其の4:超感激のラブ・メルヘン!「天使のくれた時間」

 映画「天使のくれた時間」は、DVDになった時にようやく観て、不覚にも感激してしまった数少ない一作。主演のニコラス・ケイジには特に興味もなく(ファンの方、失礼!)、ふとタイトルに魅かれて見てみたら(ラブ・メルヘンです)・・・これがもういいのなんのって!!!!!

 
 物語は現代のアメリカ。ウォール街で成功をおさめたニコラス扮する大会社の社長(富と権力しか興味のない嫌な独身男)が、ひょんな事から「かつての恋人を捨てずに、もし結婚していたら?」のifの世界にまぎれこむ。最初はとまどいを覚える主人公だったが、妻(=元カノ)や子供たちと接していく内に<人としての優しさ>を取り戻してゆく・・・。

 
 まず、劇場に行かなかった理由のひとつは監督のブレット・ラトナー!「ラッシュアワー」シリーズの監督に、普通メルヘンは期待しない(笑)。筆者と同じく何と監督自身も、初めにオファーが来た時には全く興味がなかったそうだ。ところが、台本を読んだら超感激!「是非、俺にやらせてくれ!!」と自らプロデューサーにかけあったという(なんていい奴だ・笑)。
 おそらくラトナーが筆者同様、心魅かれたのは元恋人を演じるティア・レオーニの設定!無料で活動する女弁護士にして、あくまでも夫を信じて彼についてゆく、ある意味<男が求める理想の妻>を好演している。この作品以前にも「バッド・ボーイズ(ショーン・ペンのじゃないよ)」や「ディープ・インパクト」等に出ていたが、全く筆者の琴線には触れなかった。

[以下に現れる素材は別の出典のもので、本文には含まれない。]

`config.mk`:
```
export PLATFORM = sky130hd
export DESIGN_NAME = pci_pin_change_interrupt
export DESIGN_NICKNAME = d
export VERILOG_FILES = /design/src/rtl/pci_pkg.sv /design/src/rtl/pci_pin_change_interrupt.sv /design/src/rtl/pci_edge_detect.sv
export VERILOG_INCLUDE_DIRS = /design/src /design/src/rtl
export SDC_FILE = /design/constraint.sdc
export NUM_CORES = 1
export LEC_CHECK = 0
export ABC_AREA = 1
export ABC_CLOCK_PERIOD_IN_PS = 1920
export BUFFER_PORTS_ARGS = -buffer_cell sky130_fd_sc_hd__buf_2
export CAP_MARGIN = 10
export CORE_MARGIN = 3
export CORE_UTILIZATION = 36
export DETAILED_ROUTE_END_ITERATION = 8
export PLACE_DENSITY = 0.57
export SLEW_MARGIN = 25
export SYNTH_ARGS = -nofsm -noshare
export SYNTH_HDL_FRONTEND = slang
export SYNTH_SLANG_ARGS = --single-unit
```
`constraint.sdc`:
```
create_clock -name pclk -period 1.92 [get_ports pclk]
set_input_delay 0 -clock pclk [delete_from_list [all_inputs] [get_ports pclk]]
set_output_delay 0 -clock pclk [all_outputs]
set_load 0.1 [all_outputs]
```
`src/rtl/pci_defines.svh`:
```
// constants for the pin change interrupt block: geometry, offsets, fields
`ifndef PCI_DEFINES_SVH
`define PCI_DEFINES_SVH

// ----------------------------------------------------------------
// geometry
// ----------------------------------------------------------------
`define PCI_NUM_PORTS 5
`define PCI_PORT_W 8
`define PCI_NUM_PINS 40
`define PCI_ADDR_W 8
`define PCI_DATA_W 32

// ----------------------------------------------------------------
// register map: port p at p*16, three words each
// ----------------------------------------------------------------
`define PCI_PORT_STRIDE 8'h10
`define PCI_OFS_RISE 8'h00
`define PCI_OFS_FALL 8'h04
`define PCI_OFS_FLAGS 8'h08
`define PCI_CORE_CTRL_ADDR 8'h50

// ----------------------------------------------------------------
// core interrupt control fields and reset values
// ----------------------------------------------------------------
`define PCI_CTRL_MIE_BIT 0
`define PCI_CTRL_SUM_BIT 1
`define PCI_RESET_PORT 8'h00
`define PCI_RESET_DATA 32'h0000_0000

// ----------------------------------------------------------------
// timing: synchroniser settle cycles before edges are believed
// ----------------------------------------------------------------
`define PCI_SETTLE_CYCLES 2'h3

`endif

```
`src/rtl/pci_pkg.sv`:
```
// types shared by the pin change interrupt block
package pci_pkg;

  // ----------------------------------------------------------------
  // types
  // ----------------------------------------------------------------
  typedef logic [7:0] pci_port_t;
  typedef logic [2:0] pci_port_idx_t;

  // which word of a port a bus address selects
  typedef enum logic [1:0]
  {
    PCI_KIND_RISE = 2'h0,
    PCI_KIND_FALL = 2'h1,
    PCI_KIND_FLAGS = 2'h2,
    PCI_KIND_CTRL = 2'h3
  } pci_kind_t;

  // bus slave phase, gray along idle -> answer -> idle
  typedef enum logic [1:0]
  {
    PCI_IDLE = 2'b00,
    PCI_ANSWER = 2'b01
  } pci_apb_state_t;

endpackage : pci_pkg

```
`src/rtl/pci_pin_change_interrupt.sv`:
```
// pin change interrupt: edge enables, sticky flags, summary and wake
//
// Chosen here: the register offsets and the APB interface to the registers.
`timescale 1ns/1ns
`default_nettype none

module pci_pin_change_interrupt
  import pci_pkg::*;
(
  input wire logic pclk,
  input wire logic presetn,
  input wire logic psel,
  input wire logic penable,
  input wire logic pwrite,
  input wire logic [7:0] paddr,
  input wire logic [31:0] pwdata,
  input wire logic [3:0] pstrb,
  output logic [31:0] prdata,
  output logic pready,
  output logic pslverr,
  input wire logic [39:0] pins,
  output logic change_irq,
  output logic wake_request,
  output logic change_irq_summary_flag
);

  `include "pci_defines.svh"

  // ----------------------------------------------------------------
  // address decode
  // ----------------------------------------------------------------

  // port number of an address; the core control word maps to port 5
  function automatic pci_port_idx_t addr_port(input logic [7:0] a);
    addr_port = a[6:4];
  endfunction : addr_port

  // word kind of an address inside its port
  function automatic pci_kind_t addr_kind(input logic [7:0] a);
    pci_kind_t k;
    k = PCI_KIND_RISE;
    if (a == `PCI_CORE_CTRL_ADDR)
    begin
      k = PCI_KIND_CTRL;
    end
    else if (a[3:0] == 4'(`PCI_OFS_FALL))
    begin
      k = PCI_KIND_FALL;
    end
    else if (a[3:0] == 4'(`PCI_OFS_FLAGS))
    begin
      k = PCI_KIND_FLAGS;
    end
    addr_kind = k;
  endfunction : addr_kind

  // true when the address names a real register
  function automatic logic addr_ok(input logic [7:0] a);
    logic ok;
    ok = 1'b0;
    if (a == `PCI_CORE_CTRL_ADDR)
    begin
      ok = 1'b1;
    end
    else if (a[7] == 1'b0 && a[6:4] < 3'(`PCI_NUM_PORTS))
    begin
      ok = (a[3:0] == 4'(`PCI_OFS_RISE)) || (a[3:0] == 4'(`PCI_OFS_FALL))
        || (a[3:0] == 4'(`PCI_OFS_FLAGS));
    end
    addr_ok = ok;
  endfunction : addr_ok

  // ----------------------------------------------------------------
  // state
  // ----------------------------------------------------------------
  pci_port_t rise_en [`PCI_NUM_PORTS];
  pci_port_t fall_en [`PCI_NUM_PORTS];
  pci_port_t flags [`PCI_NUM_PORTS];
  pci_port_t edge_hit [`PCI_NUM_PORTS];
  logic change_irq_master_enable;
  pci_apb_state_t apb_state;
  pci_apb_state_t next_apb_state;
  logic wr_fire;
  logic any_flag;
  logic [31:0] next_rdata;
  pci_port_idx_t req_port;
  pci_kind_t req_kind;

  // ----------------------------------------------------------------
  // bus slave: no wait state, answer registered in the setup cycle
  // ----------------------------------------------------------------
  assign req_port = addr_port(paddr);
  assign req_kind = addr_kind(paddr);

  // setup arms the answer; the access edge with pready ends it
  always_comb
  begin
    next_apb_state = apb_state;
    unique case (apb_state)
      PCI_IDLE:
      begin
        if (psel && !penable)
        begin
          next_apb_state = PCI_ANSWER;
        end
      end
      PCI_ANSWER:
      begin
        next_apb_state = PCI_IDLE;
      end
      default:
      begin
        next_apb_state = PCI_IDLE;
      end
    endcase
  end

  always_ff @(posedge pclk or negedge presetn)
  begin
    if (!presetn)
    begin
      apb_state <= PCI_IDLE;
    end
    else
    begin
      apb_state <= next_apb_state;
    end
  end

  // pready straight from a flop, high for exactly the access cycle
  always_ff @(posedge pclk or negedge presetn)
  begin
    if (!presetn)
    begin
      pready <= 1'b0;
    end
    else
    begin
      pready <= (apb_state == PCI_IDLE) && psel && !penable;
    end
  end

  // unmapped addresses answer with an error and write nothing
  always_ff @(posedge pclk or negedge presetn)
  begin
    if (!presetn)
    begin
      pslverr <= 1'b0;
    end
    else if ((apb_state == PCI_IDLE) && psel && !penable)
    begin
      pslverr <= !addr_ok(paddr);
    end
    else
    begin
      pslverr <= 1'b0;
    end
  end

  // a write lands only on the access edge that sees pready
  assign wr_fire = psel && penable && pready && pwrite && !pslverr;

  // read mux; unused upper bits read as zero
  always_comb
  begin
    next_rdata = `PCI_RESET_DATA;
    if (addr_ok(paddr))
    begin
      unique case (req_kind)
        PCI_KIND_RISE:
        begin
          next_rdata[7:0] = rise_en[req_port];
        end
        PCI_KIND_FALL:
        begin
          next_rdata[7:0] = fall_en[req_port];
        end
        PCI_KIND_FLAGS:
        begin
          next_rdata[7:0] = flags[req_port];
        end
        PCI_KIND_CTRL:
        begin
          next_rdata[`PCI_CTRL_MIE_BIT] = change_irq_master_enable;
          next_rdata[`PCI_CTRL_SUM_BIT] = change_irq_summary_flag;
        end
      endcase
    end
  end

  // read data captured in setup and held through the access cycle
  always_ff @(posedge pclk or negedge presetn)
  begin
    if (!presetn)
    begin
      prdata <= `PCI_RESET_DATA;
    end
    else if ((apb_state == PCI_IDLE) && psel && !penable && !pwrite)
    begin
      prdata <= next_rdata;
    end
    else if (pready)
    begin
      prdata <= `PCI_RESET_DATA;
    end
  end

  // ----------------------------------------------------------------
  // control bits
  // ----------------------------------------------------------------

  // master enable lives in byte lane 0 of the core control word
  always_ff @(posedge pclk or negedge presetn)
  begin
    if (!presetn)
    begin
      change_irq_master_enable <= 1'b0;
    end
    else if (wr_fire && req_kind == PCI_KIND_CTRL && pstrb[0])
    begin
      change_irq_master_enable <= pwdata[`PCI_CTRL_MIE_BIT];
    end
  end

  // ----------------------------------------------------------------
  // per-port detectors, enables and sticky flags
  // ----------------------------------------------------------------
  genvar gp;
  generate
    for (gp = 0; gp < `PCI_NUM_PORTS; gp++)
    begin : g_port

      // every pin has both detectors, gated only by its enables once primed
      pci_edge_detect u_edge
      (
        .pclk(pclk),
        .presetn(presetn),
        .pin(pins[gp*8 +: 8]),
        .rise_en(rise_en[gp]),
        .fall_en(fall_en[gp]),
        .edge_hit(edge_hit[gp])
      );

      // rising edge enable word
      always_ff @(posedge pclk or negedge presetn)
      begin
        if (!presetn)
        begin
          rise_en[gp] <= `PCI_RESET_PORT;
        end
        else if (wr_fire && req_kind == PCI_KIND_RISE && req_port == 3'(gp)
          && pstrb[0])
        begin
          rise_en[gp] <= pwdata[7:0];
        end
      end

      // falling edge enable word
      always_ff @(posedge pclk or negedge presetn)
      begin
        if (!presetn)
        begin
          fall_en[gp] <= `PCI_RESET_PORT;
        end
        else if (wr_fire && req_kind == PCI_KIND_FALL && req_port == 3'(gp)
          && pstrb[0])
        begin
          fall_en[gp] <= pwdata[7:0];
        end
      end

      // flags set regardless of master enable; an edge in the write
      // cycle is or-ed in after the written value, so it always wins
      always_ff @(posedge pclk or negedge presetn)
      begin
        if (!presetn)
        begin
          flags[gp] <= `PCI_RESET_PORT;
        end
        else if (wr_fire && req_kind == PCI_KIND_FLAGS && req_port == 3'(gp)
          && pstrb[0])
        begin
          flags[gp] <= pwdata[7:0] | edge_hit[gp];
        end
        else
        begin
          flags[gp] <= flags[gp] | edge_hit[gp];
        end
      end

    end
  endgenerate

  // ----------------------------------------------------------------
  // summary, request and wake
  // ----------------------------------------------------------------

  // wide or over every flag of every port
  always_comb
  begin
    any_flag = 1'b0;
    for (int i = 0; i < `PCI_NUM_PORTS; i++)
    begin
      any_flag = any_flag | (|flags[i]);
    end
  end

  // summary follows the flags one cycle later, as a flop
  always_ff @(posedge pclk or negedge presetn)
  begin
    if (!presetn)
    begin
      change_irq_summary_flag <= 1'b0;
    end
    else
    begin
      change_irq_summary_flag <= any_flag;
    end
  end

  // request held as long as any flag stands and the master is on
  always_ff @(posedge pclk or negedge presetn)
  begin
    if (!presetn)
    begin
      change_irq <= 1'b0;
    end
    else
    begin
      change_irq <= any_flag && change_irq_master_enable;
    end
  end

  // wake uses the same term; the core clock keeps running in sleep
  // for this block, so a sleep edge is in the flags before wake
  always_ff @(posedge pclk or negedge presetn)
  begin
    if (!presetn)
    begin
      wake_request <= 1'b0;
    end
    else
    begin
      wake_request <= any_flag && change_irq_master_enable;
    end
  end

endmodule : pci_pin_change_interrupt

`default_nettype wire

```
`src/rtl/pci_edge_detect.sv`:
```
// per-port input synchroniser and rising/falling edge detector
`timescale 1ns/1ns
`default_nettype none

module pci_edge_detect
  import pci_pkg::*;
(
  input wire logic pclk,
  input wire logic presetn,
  input wire pci_pkg::pci_port_t pin,
  input wire pci_pkg::pci_port_t rise_en,
  input wire pci_pkg::pci_port_t fall_en,
  output pci_pkg::pci_port_t edge_hit
);

  `include "pci_defines.svh"

  pci_port_t sync_a;
  pci_port_t sync_b;
  pci_port_t prev;
  logic [1:0] settle;
  logic primed;

  // two flops before anything looks at the pins
  always_ff @(posedge pclk or negedge presetn)
  begin
    if (!presetn)
    begin
      sync_a <= `PCI_RESET_PORT;
      sync_b <= `PCI_RESET_PORT;
      prev <= `PCI_RESET_PORT;
    end
    else
    begin
      sync_a <= pin;
      sync_b <= sync_a;
      prev <= sync_b;
    end
  end

  // hold off detection until the chain holds real pin levels,
  // so a pin that is high at reset release is no rising edge
  always_ff @(posedge pclk or negedge presetn)
  begin
    if (!presetn)
    begin
      settle <= 2'h0;
      primed <= 1'b0;
    end
    else if (settle != `PCI_SETTLE_CYCLES)
    begin
      settle <= settle + 2'h1;
    end
    else
    begin
      primed <= 1'b1;
    end
  end

  // one-cycle pulse per enabled edge; both enables give both edges
  always_ff @(posedge pclk or negedge presetn)
  begin
    if (!presetn)
    begin
      edge_hit <= `PCI_RESET_PORT;
    end
    else if (primed)
    begin
      edge_hit <= (sync_b & ~prev & rise_en) | (~sync_b & prev & fall_en);
    end
    else
    begin
      edge_hit <= `PCI_RESET_PORT;
    end
  end

endmodule : pci_edge_detect

`default_nettype wire

```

ところがこの作品では、それを一気に払拭!!これこそ彼女の真の代表作だ。この現象は筆者的には「恋しくて」のメアリー・スチュアート・マスターソン以来の快挙(「恋しくて」はまた後日扱います)。

 男(それも結婚適齢期を迎えた)には、過去の恋愛も含めて胸に響く傑作である。しかし、現実は「覆水、盆に返らず」。観て、独り男泣きするしかない(笑)。